Toward Answerable Research Practice Partnerships: Co-Designing Learning Spaces Accountable to Native Places and Peoples
Ethan Chang

About the research

Award

NAEd/Spencer Postdoctoral Fellowship

Award Year

2024

Institution

University of Hawaiʻi at Mānoa

Primary Discipline

Education
Over the past 15 years, public and private investments in Research Practice Partnerships (RPPs), long-term collaborations that use research to improve education practices, have soared. But attention to how RPPs “answer” to Native families and young people and the ongoing project of settler-colonial schooling remain limited (Patel, 2016). This is particularly troubling given that the vast majority of RPPs take place within formal school settings that Native peoples did not design, nor did they desire. This project asks: How does one Kanaka-led RPP in Hawaiʻi answer to the educational and social needs, desires, and aspirations of one Kanaka ʻŌiwi community?
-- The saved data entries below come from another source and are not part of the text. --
`src/inc/dcr_pkg.sv`:
```
// Package for the device control register block.
// Assumes an APB slave with 32-bit data and one register word per offset.
package dcr_pkg;

    // Register map
    localparam logic [11:0] DEVICE_CONTROL_OFFSET = 12'h048;
    localparam logic [11:0] DEBUG_CONTROL_OFFSET = 12'h100;

    // Field positions in device_control and in the debug control word
    localparam int CORR_BIT = 0;
    localparam int NONFATAL_BIT = 1;
    localparam int FATAL_BIT = 2;
    localparam int UNSUP_BIT = 3;
    localparam int PAYLOAD_LSB = 5;
    localparam int WIDE_TAG_BIT = 8;
    localparam int SEQ_TAG_BIT = 0;

    // Reset values and the fixed supported payload code
    localparam logic [3:0] REPORT_RESET = 4'h0;
    localparam logic [2:0] PAYLOAD_RESET = 3'h0;
    localparam logic WIDE_TAG_RESET = 1'b0;
    localparam logic SEQ_TAG_RESET = 1'b0;
    localparam logic [2:0] SUPPORTED_PAYLOAD_CODE = 3'h4;

    // Payload encodings
    localparam logic [2:0] PAYLOAD_LAST_LEGAL = 3'h5;
    localparam logic [12:0] PAYLOAD_MIN_BYTES = 13'h0080;

    // Tag ranges
    localparam logic [7:0] NARROW_TAG_MAX = 8'h1f;
    localparam logic [7:0] WIDE_TAG_MAX = 8'hff;

    // Stored control fields
    typedef struct packed {
        logic wide_tag_enable;
        logic [2:0] payload_limit;
        logic unsupported_request_report_enable;
        logic fatal_report_enable;
        logic nonfatal_report_enable;
        logic correctable_report_enable;
    } dcr_ctrl_type;

endpackage : dcr_pkg

```
`src/logic/dcr_device_control.sv`:
```
// Device control register of a switch port, with its debug tag generator.
// Assumes an APB master on CLK; reset RST is asynchronous, active high.
`timescale 1ns/1ps

module dcr_device_control
    import dcr_pkg::*;
(
    input wire logic CLK,
    input wire logic RST,
    input wire logic PSEL,
    input wire logic PENABLE,
    input wire logic PWRITE,
    input wire logic [11:0] PADDR,
    input wire logic [31:0] PWDATA,
    input wire logic [3:0] PSTRB,
    output logic [31:0] PRDATA,
    output logic PREADY,
    output logic PSLVERR,
    input wire logic TAG_ADVANCE,
    input wire logic PASS_NO_SNOOP,
    input wire logic [2:0] PASS_READ_SIZE,
    output logic CORR_REPORT_ENABLE,
    output logic NONFATAL_REPORT_ENABLE,
    output logic FATAL_REPORT_ENABLE,
    output logic UNSUP_REPORT_ENABLE,
    output logic RELAXED_ORDERING_ATTR,
    output logic FWD_NO_SNOOP,
    output logic [2:0] FWD_READ_SIZE,
    output logic [12:0] PAYLOAD_BYTES,
    output logic [2:0] SUPPORTED_PAYLOAD,
    output logic DEBUG_SEQ_TAG,
    output logic [7:0] TAG_VALUE
);

    dcr_ctrl_type ctrl;
    logic seq_tag;
    logic [7:0] tag;
    logic [12:0] payload_bytes;
    logic fwd_no_snoop;
    logic [2:0] fwd_read_size;

    // Bus phase decode
    wire access = PSEL && PENABLE;
    wire hit_ctrl = PADDR == DEVICE_CONTROL_OFFSET;
    wire hit_debug = PADDR == DEBUG_CONTROL_OFFSET;
    wire mapped = hit_ctrl || hit_debug;
    wire wr_ctrl = access && PWRITE && hit_ctrl;
    wire wr_debug = access && PWRITE && hit_debug;

    // Byte lane writes; only implemented fields take data
    wire [15:0] ctrl_word = {1'b0, 3'h0, 1'b0, 1'b0, 1'b0, ctrl.wide_tag_enable,
                             ctrl.payload_limit, 1'b0, ctrl.unsupported_request_report_enable,
                             ctrl.fatal_report_enable, ctrl.nonfatal_report_enable,
                             ctrl.correctable_report_enable};
    wire [15:0] next_word = {PSTRB[1] ? PWDATA[15:8] : ctrl_word[15:8],
                             PSTRB[0] ? PWDATA[7:0] : ctrl_word[7:0]};
    wire dcr_ctrl_type next_ctrl = '{
        wide_tag_enable: next_word[WIDE_TAG_BIT],
        payload_limit: next_word[PAYLOAD_LSB +: 3],
        unsupported_request_report_enable: next_word[UNSUP_BIT],
        fatal_report_enable: next_word[FATAL_BIT],
        nonfatal_report_enable: next_word[NONFATAL_BIT],
        correctable_report_enable: next_word[CORR_BIT]
    };
    wire next_seq_tag = PSTRB[0] ? PWDATA[SEQ_TAG_BIT] : seq_tag;

    // Effective payload size, reserved codes fall back to the minimum
    wire payload_legal = ctrl.payload_limit <= PAYLOAD_LAST_LEGAL;
    wire [12:0] next_payload_bytes = payload_legal
        ? 13'(PAYLOAD_MIN_BYTES << ctrl.payload_limit)
        : PAYLOAD_MIN_BYTES;

    // Tag range selection
    wire [7:0] tag_max = ctrl.wide_tag_enable ? WIDE_TAG_MAX : NARROW_TAG_MAX;
    wire [7:0] next_tag = (tag >= tag_max) ? 8'h00 : 8'(tag + 8'h01);

    // Read mux
    wire [31:0] read_data = hit_ctrl ? {16'h0000, ctrl_word}
                          : hit_debug ? {31'h0, seq_tag}
                          : 32'h0000_0000;

    // Register writes
    always_ff @(posedge CLK or posedge RST)
    begin
        if (RST)
        begin
            ctrl <= '{WIDE_TAG_RESET, PAYLOAD_RESET, REPORT_RESET[3], REPORT_RESET[2],
                      REPORT_RESET[1], REPORT_RESET[0]};
            seq_tag <= SEQ_TAG_RESET;
        end
        else
        begin
            if (wr_ctrl)
                ctrl <= next_ctrl;
            if (wr_debug)
                seq_tag <= next_seq_tag;
        end
    end

    // Read data register
    always_ff @(posedge CLK or posedge RST)
    begin
        if (RST)
            PRDATA <= 32'h0000_0000;
        else if (PSEL && !PENABLE && !PWRITE)
            PRDATA <= read_data;
    end

    // Debug tag generator, frozen at zero while off
    always_ff @(posedge CLK or posedge RST)
    begin
        if (RST)
            tag <= 8'h00;
        else if (!seq_tag)
            tag <= 8'h00;
        else if (TAG_ADVANCE)
            tag <= next_tag;
    end

    // Payload and pass-through attributes
    always_ff @(posedge CLK or posedge RST)
    begin
        if (RST)
        begin
            payload_bytes <= PAYLOAD_MIN_BYTES;
            fwd_no_snoop <= 1'b0;
            fwd_read_size <= 3'h0;
        end
        else
        begin
            payload_bytes <= next_payload_bytes;
            fwd_no_snoop <= PASS_NO_SNOOP;
            fwd_read_size <= PASS_READ_SIZE;
        end
    end

    // Outputs
    assign PREADY = 1'b1;
    assign PSLVERR = access && !mapped;
    assign CORR_REPORT_ENABLE = ctrl.correctable_report_enable;
    assign NONFATAL_REPORT_ENABLE = ctrl.nonfatal_report_enable;
    assign FATAL_REPORT_ENABLE = ctrl.fatal_report_enable;
    assign UNSUP_REPORT_ENABLE = ctrl.unsupported_request_report_enable;
    assign RELAXED_ORDERING_ATTR = 1'b0;
    assign FWD_NO_SNOOP = fwd_no_snoop;
    assign FWD_READ_SIZE = fwd_read_size;
    assign PAYLOAD_BYTES = payload_bytes;
    assign SUPPORTED_PAYLOAD = SUPPORTED_PAYLOAD_CODE;
    assign DEBUG_SEQ_TAG = seq_tag;
    assign TAG_VALUE = tag;

    // Checks
    a_report_reset: assert property (@(posedge CLK) $fell(RST) |-> ctrl[3:0] == 4'h0)
        else $error("report enables not zero after reset");
    a_report_write: assert property (@(posedge CLK) disable iff (RST)
        wr_ctrl && PSTRB[0] |=> ctrl[3:0] == $past(PWDATA[3:0]))
        else $error("report enables did not take write");
    a_readonly_zero: assert property (@(posedge CLK) disable iff (RST)
        ctrl_word[15:9] == 7'h0 && ctrl_word[4] == 1'b0)
        else $error("read-only bits not zero");
    a_ro_attr: assert property (@(posedge CLK) disable iff (RST)
        access && !PWRITE && hit_ctrl |-> PRDATA[4] == 1'b0 && !RELAXED_ORDERING_ATTR)
        else $error("relaxed ordering visible");
    a_payload_legal: assert property (@(posedge CLK) disable iff (RST)
        ##1 ctrl.payload_limit == 3'h2 && $stable(ctrl) |=> PAYLOAD_BYTES == 13'd512)
        else $error("payload decode wrong");
    a_payload_reserved: assert property (@(posedge CLK) disable iff (RST)
        ctrl.payload_limit > 3'h5 |=> PAYLOAD_BYTES == 13'd128)
        else $error("reserved payload code not 128");
    a_tag_narrow: assert property (@(posedge CLK) disable iff (RST)
        seq_tag && !ctrl.wide_tag_enable && TAG_ADVANCE && tag == 8'd31 |=> tag == 8'd0)
        else $error("narrow tag did not wrap at 31");
    a_tag_wide: assert property (@(posedge CLK) disable iff (RST)
        seq_tag && ctrl.wide_tag_enable && TAG_ADVANCE && tag == 8'd31 |=> tag == 8'd32)
        else $error("wide tag wrapped early");
    a_tag_idle: assert property (@(posedge CLK) disable iff (RST)
        !seq_tag |=> tag == 8'h00)
        else $error("tag moves outside debug mode");
    a_pass_through: assert property (@(posedge CLK) disable iff (RST)
        1'b1 |=> FWD_NO_SNOOP == $past(PASS_NO_SNOOP)
            && FWD_READ_SIZE == $past(PASS_READ_SIZE))
        else $error("pass-through attribute altered");
    a_supported_code: assert property (@(posedge CLK) SUPPORTED_PAYLOAD == 3'h4)
        else $error("supported payload code wrong");
    c_ctrl_write: cover property (@(posedge CLK) disable iff (RST) wr_ctrl);
    c_reserved_code: cover property (@(posedge CLK) disable iff (RST) ctrl.payload_limit == 3'h7);
    c_wide_wrap: cover property (@(posedge CLK) disable iff (RST)
        seq_tag && ctrl.wide_tag_enable && tag == 8'hff && TAG_ADVANCE);
    c_unmapped: cover property (@(posedge CLK) disable iff (RST) PSLVERR);

    // Report enables follow byte lane 0 of a write, one bit each
    a_corr_write: assert property (@(posedge CLK) disable iff (RST)
        wr_ctrl && PSTRB[0] |=> CORR_REPORT_ENABLE == $past(PWDATA[0]))
        else $error("correctable enable did not take write");

    a_nonfatal_write: assert property (@(posedge CLK) disable iff (RST)
        wr_ctrl && PSTRB[0] |=> NONFATAL_REPORT_ENABLE == $past(PWDATA[1]))
        else $error("non-fatal enable did not take write");

    a_fatal_write: assert property (@(posedge CLK) disable iff (RST)
        wr_ctrl && PSTRB[0] |=> FATAL_REPORT_ENABLE == $past(PWDATA[2]))
        else $error("fatal enable did not take write");

    a_unsup_write: assert property (@(posedge CLK) disable iff (RST)
        wr_ctrl && PSTRB[0] |=> UNSUP_REPORT_ENABLE == $past(PWDATA[3]))
        else $error("unsupported request enable did not take write");

    a_ctrl_hold: assert property (@(posedge CLK) disable iff (RST)
        !wr_ctrl |=> $stable(ctrl))
        else $error("control fields changed without a write");

    a_lane0_keep: assert property (@(posedge CLK) disable iff (RST)
        wr_ctrl && !PSTRB[0] |=> ctrl[3:0] == $past(ctrl[3:0]))
        else $error("report enables changed with lane 0 off");

    // Relaxed ordering never shows, on the pin or in read data
    a_relaxed_attr: assert property (@(posedge CLK) disable iff (RST)
        RELAXED_ORDERING_ATTR == 1'b0)
        else $error("relaxed ordering attribute set");

    a_relaxed_read: assert property (@(posedge CLK) disable iff (RST)
        PSEL && !PENABLE && !PWRITE && hit_ctrl |=> PRDATA[4] == 1'b0)
        else $error("relaxed ordering bit read as one");

    // Payload limit storage and decode, one cycle behind the field
    a_payload_write: assert property (@(posedge CLK) disable iff (RST)
        wr_ctrl && PSTRB[0] |=> ctrl.payload_limit == $past(PWDATA[7:5]))
        else $error("payload limit did not take write");

    a_payload_code0: assert property (@(posedge CLK) disable iff (RST)
        ctrl.payload_limit == 3'h0 |=> PAYLOAD_BYTES == 13'h0080)
        else $error("payload code 0 not 128 bytes");

    a_payload_code1: assert property (@(posedge CLK) disable iff (RST)
        ctrl.payload_limit == 3'h1 |=> PAYLOAD_BYTES == 13'h0100)
        else $error("payload code 1 not 256 bytes");

    a_payload_code2: assert property (@(posedge CLK) disable iff (RST)
        ctrl.payload_limit == 3'h2 |=> PAYLOAD_BYTES == 13'h0200)
        else $error("payload code 2 not 512 bytes");

    a_payload_code3: assert property (@(posedge CLK) disable iff (RST)
        ctrl.payload_limit == 3'h3 |=> PAYLOAD_BYTES == 13'h0400)
        else $error("payload code 3 not 1024 bytes");

    a_payload_code4: assert property (@(posedge CLK) disable iff (RST)
        ctrl.payload_limit == 3'h4 |=> PAYLOAD_BYTES == 13'h0800)
        else $error("payload code 4 not 2048 bytes");

    a_payload_code5: assert property (@(posedge CLK) disable iff (RST)
        ctrl.payload_limit == 3'h5 |=> PAYLOAD_BYTES == 13'h1000)
        else $error("payload code 5 not 4096 bytes");

    a_payload_range: assert property (@(posedge CLK) disable iff (RST)
        PAYLOAD_BYTES >= 13'h0080 && PAYLOAD_BYTES <= 13'h1000)
        else $error("payload size out of range");

    // Reserved payload codes act as the smallest size
    a_payload_code6: assert property (@(posedge CLK) disable iff (RST)
        ctrl.payload_limit == 3'h6 |=> PAYLOAD_BYTES == 13'h0080)
        else $error("payload code 6 not 128 bytes");

    a_payload_code7: assert property (@(posedge CLK) disable iff (RST)
        ctrl.payload_limit == 3'h7 |=> PAYLOAD_BYTES == 13'h0080)
        else $error("payload code 7 not 128 bytes");

    // Wide tag enable follows byte lane 1 only
    a_wide_tag_write: assert property (@(posedge CLK) disable iff (RST)
        wr_ctrl && PSTRB[1] |=> ctrl.wide_tag_enable == $past(PWDATA[8]))
        else $error("wide tag enable did not take write");

    a_wide_tag_keep: assert property (@(posedge CLK) disable iff (RST)
        wr_ctrl && !PSTRB[1] |=> ctrl.wide_tag_enable == $past(ctrl.wide_tag_enable))
        else $error("wide tag enable changed with lane 1 off");

    // Debug tag counter steps, holds and wraps
    a_tag_step: assert property (@(posedge CLK) disable iff (RST)
        seq_tag && TAG_ADVANCE && tag < 8'h1f |=> tag == 8'($past(tag) + 8'h01))
        else $error("tag did not step by one");

    a_tag_hold: assert property (@(posedge CLK) disable iff (RST)
        seq_tag && !TAG_ADVANCE |=> tag == $past(tag))
        else $error("tag moved without advance");

    a_narrow_bound: assert property (@(posedge CLK) disable iff (RST)
        seq_tag && !ctrl.wide_tag_enable && TAG_ADVANCE && tag > 8'h1f |=> tag == 8'h00)
        else $error("narrow tag left above its range");

    a_wide_wrap: assert property (@(posedge CLK) disable iff (RST)
        seq_tag && ctrl.wide_tag_enable && TAG_ADVANCE && tag == 8'hff |=> tag == 8'h00)
        else $error("wide tag did not wrap at 255");

    a_debug_write: assert property (@(posedge CLK) disable iff (RST)
        wr_debug && PSTRB[0] |=> seq_tag == $past(PWDATA[0]))
        else $error("debug tag control did not take write");

    // Hardwired fields always read zero
    a_phantom_read: assert property (@(posedge CLK) disable iff (RST)
        PSEL && !PENABLE && !PWRITE && hit_ctrl |=> PRDATA[9] == 1'b0)
        else $error("phantom function bit read as one");

    a_aux_read: assert property (@(posedge CLK) disable iff (RST)
        PSEL && !PENABLE && !PWRITE && hit_ctrl |=> PRDATA[10] == 1'b0)
        else $error("aux power bit read as one");

    a_no_snoop_read: assert property (@(posedge CLK) disable iff (RST)
        PSEL && !PENABLE && !PWRITE && hit_ctrl |=> PRDATA[11] == 1'b0)
        else $error("no-snoop bit read as one");

    a_read_size_read: assert property (@(posedge CLK) disable iff (RST)
        PSEL && !PENABLE && !PWRITE && hit_ctrl |=> PRDATA[14:12] == 3'h0)
        else $error("read request size read nonzero");

    a_upper_read: assert property (@(posedge CLK) disable iff (RST)
        PSEL && !PENABLE && !PWRITE && hit_ctrl |=> PRDATA[31:15] == 17'h00000)
        else $error("reserved bits read nonzero");

    // Unmapped accesses are refused and change nothing
    a_unmapped_error: assert property (@(posedge CLK) disable iff (RST)
        access && !mapped |-> PSLVERR)
        else $error("unmapped access not refused");

    a_mapped_ok: assert property (@(posedge CLK) disable iff (RST)
        access && mapped |-> !PSLVERR)
        else $error("mapped access refused");

    a_unmapped_keep: assert property (@(posedge CLK) disable iff (RST)
        access && PWRITE && !mapped |=> $stable(ctrl) && $stable(seq_tag))
        else $error("unmapped write changed a register");

    a_unmapped_read: assert property (@(posedge CLK) disable iff (RST)
        PSEL && !PENABLE && !PWRITE && !mapped |=> PRDATA == 32'h0000_0000)
        else $error("unmapped read nonzero");
    c_narrow_wrap: cover property (@(posedge CLK) disable iff (RST)
        seq_tag && !ctrl.wide_tag_enable && tag == 8'h1f && TAG_ADVANCE);

endmodule : dcr_device_control

```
Data sources will include fieldnote observations and interviews and will build on over two years of auto/ethnographic reflections prior to the formation of a Kanaka-led RPP. This project offers implications for realizing the desired equity aims of RPPs by: (a) deepening an attention to how settler-colonialism structures relations within and beyond RPPs, (b) exploring how RPPs might offer a vehicle for universities to amplify projects in Native-led resurgence and self-determination, and (c) investigating out-of-school, community-based spaces as sites of culturally sustaining learning and leadership development.
About Ethan Chang
Chang, Ethan
Ethan Chang is an assistant professor of Educational Leadership at the University of Hawaiʻi at Mānoa. He is a critical ethnographer and community-based researcher interested in co-producing knowledge that answers to people and places that U.S. public schools have historically failed to serve. His current work asks: How do community-based leaders design learning spaces that cultivate broad-based, culturally sustaining leadership? Ethan’s prior experiences as a middle school Social Studies teacher, training in the sociology of education, and recent work on white parent opposition to Ethnic Studies in K-12 public schools inform his interests in teaching and learning further distanced from formal schooling. Ethan received his Ph.D. from the University of California, Santa Cruz (under Dr. Ronald David Glass) and pursued a University of California Chancellor’s Postdoctoral Fellowship in Asian American Studies and Black Studies (under co-mentors, Dr. Diane Fujino and Dr. George Lipsitz). He is also a haumana of uhau humu pōhaku under Kumu Kimeona Kane of Waimānalo. Manuscripts written with friends and co-authors can be found in Educational Policy, Harvard Educational Review, Educational Administration Quarterly, and Teachers College Record.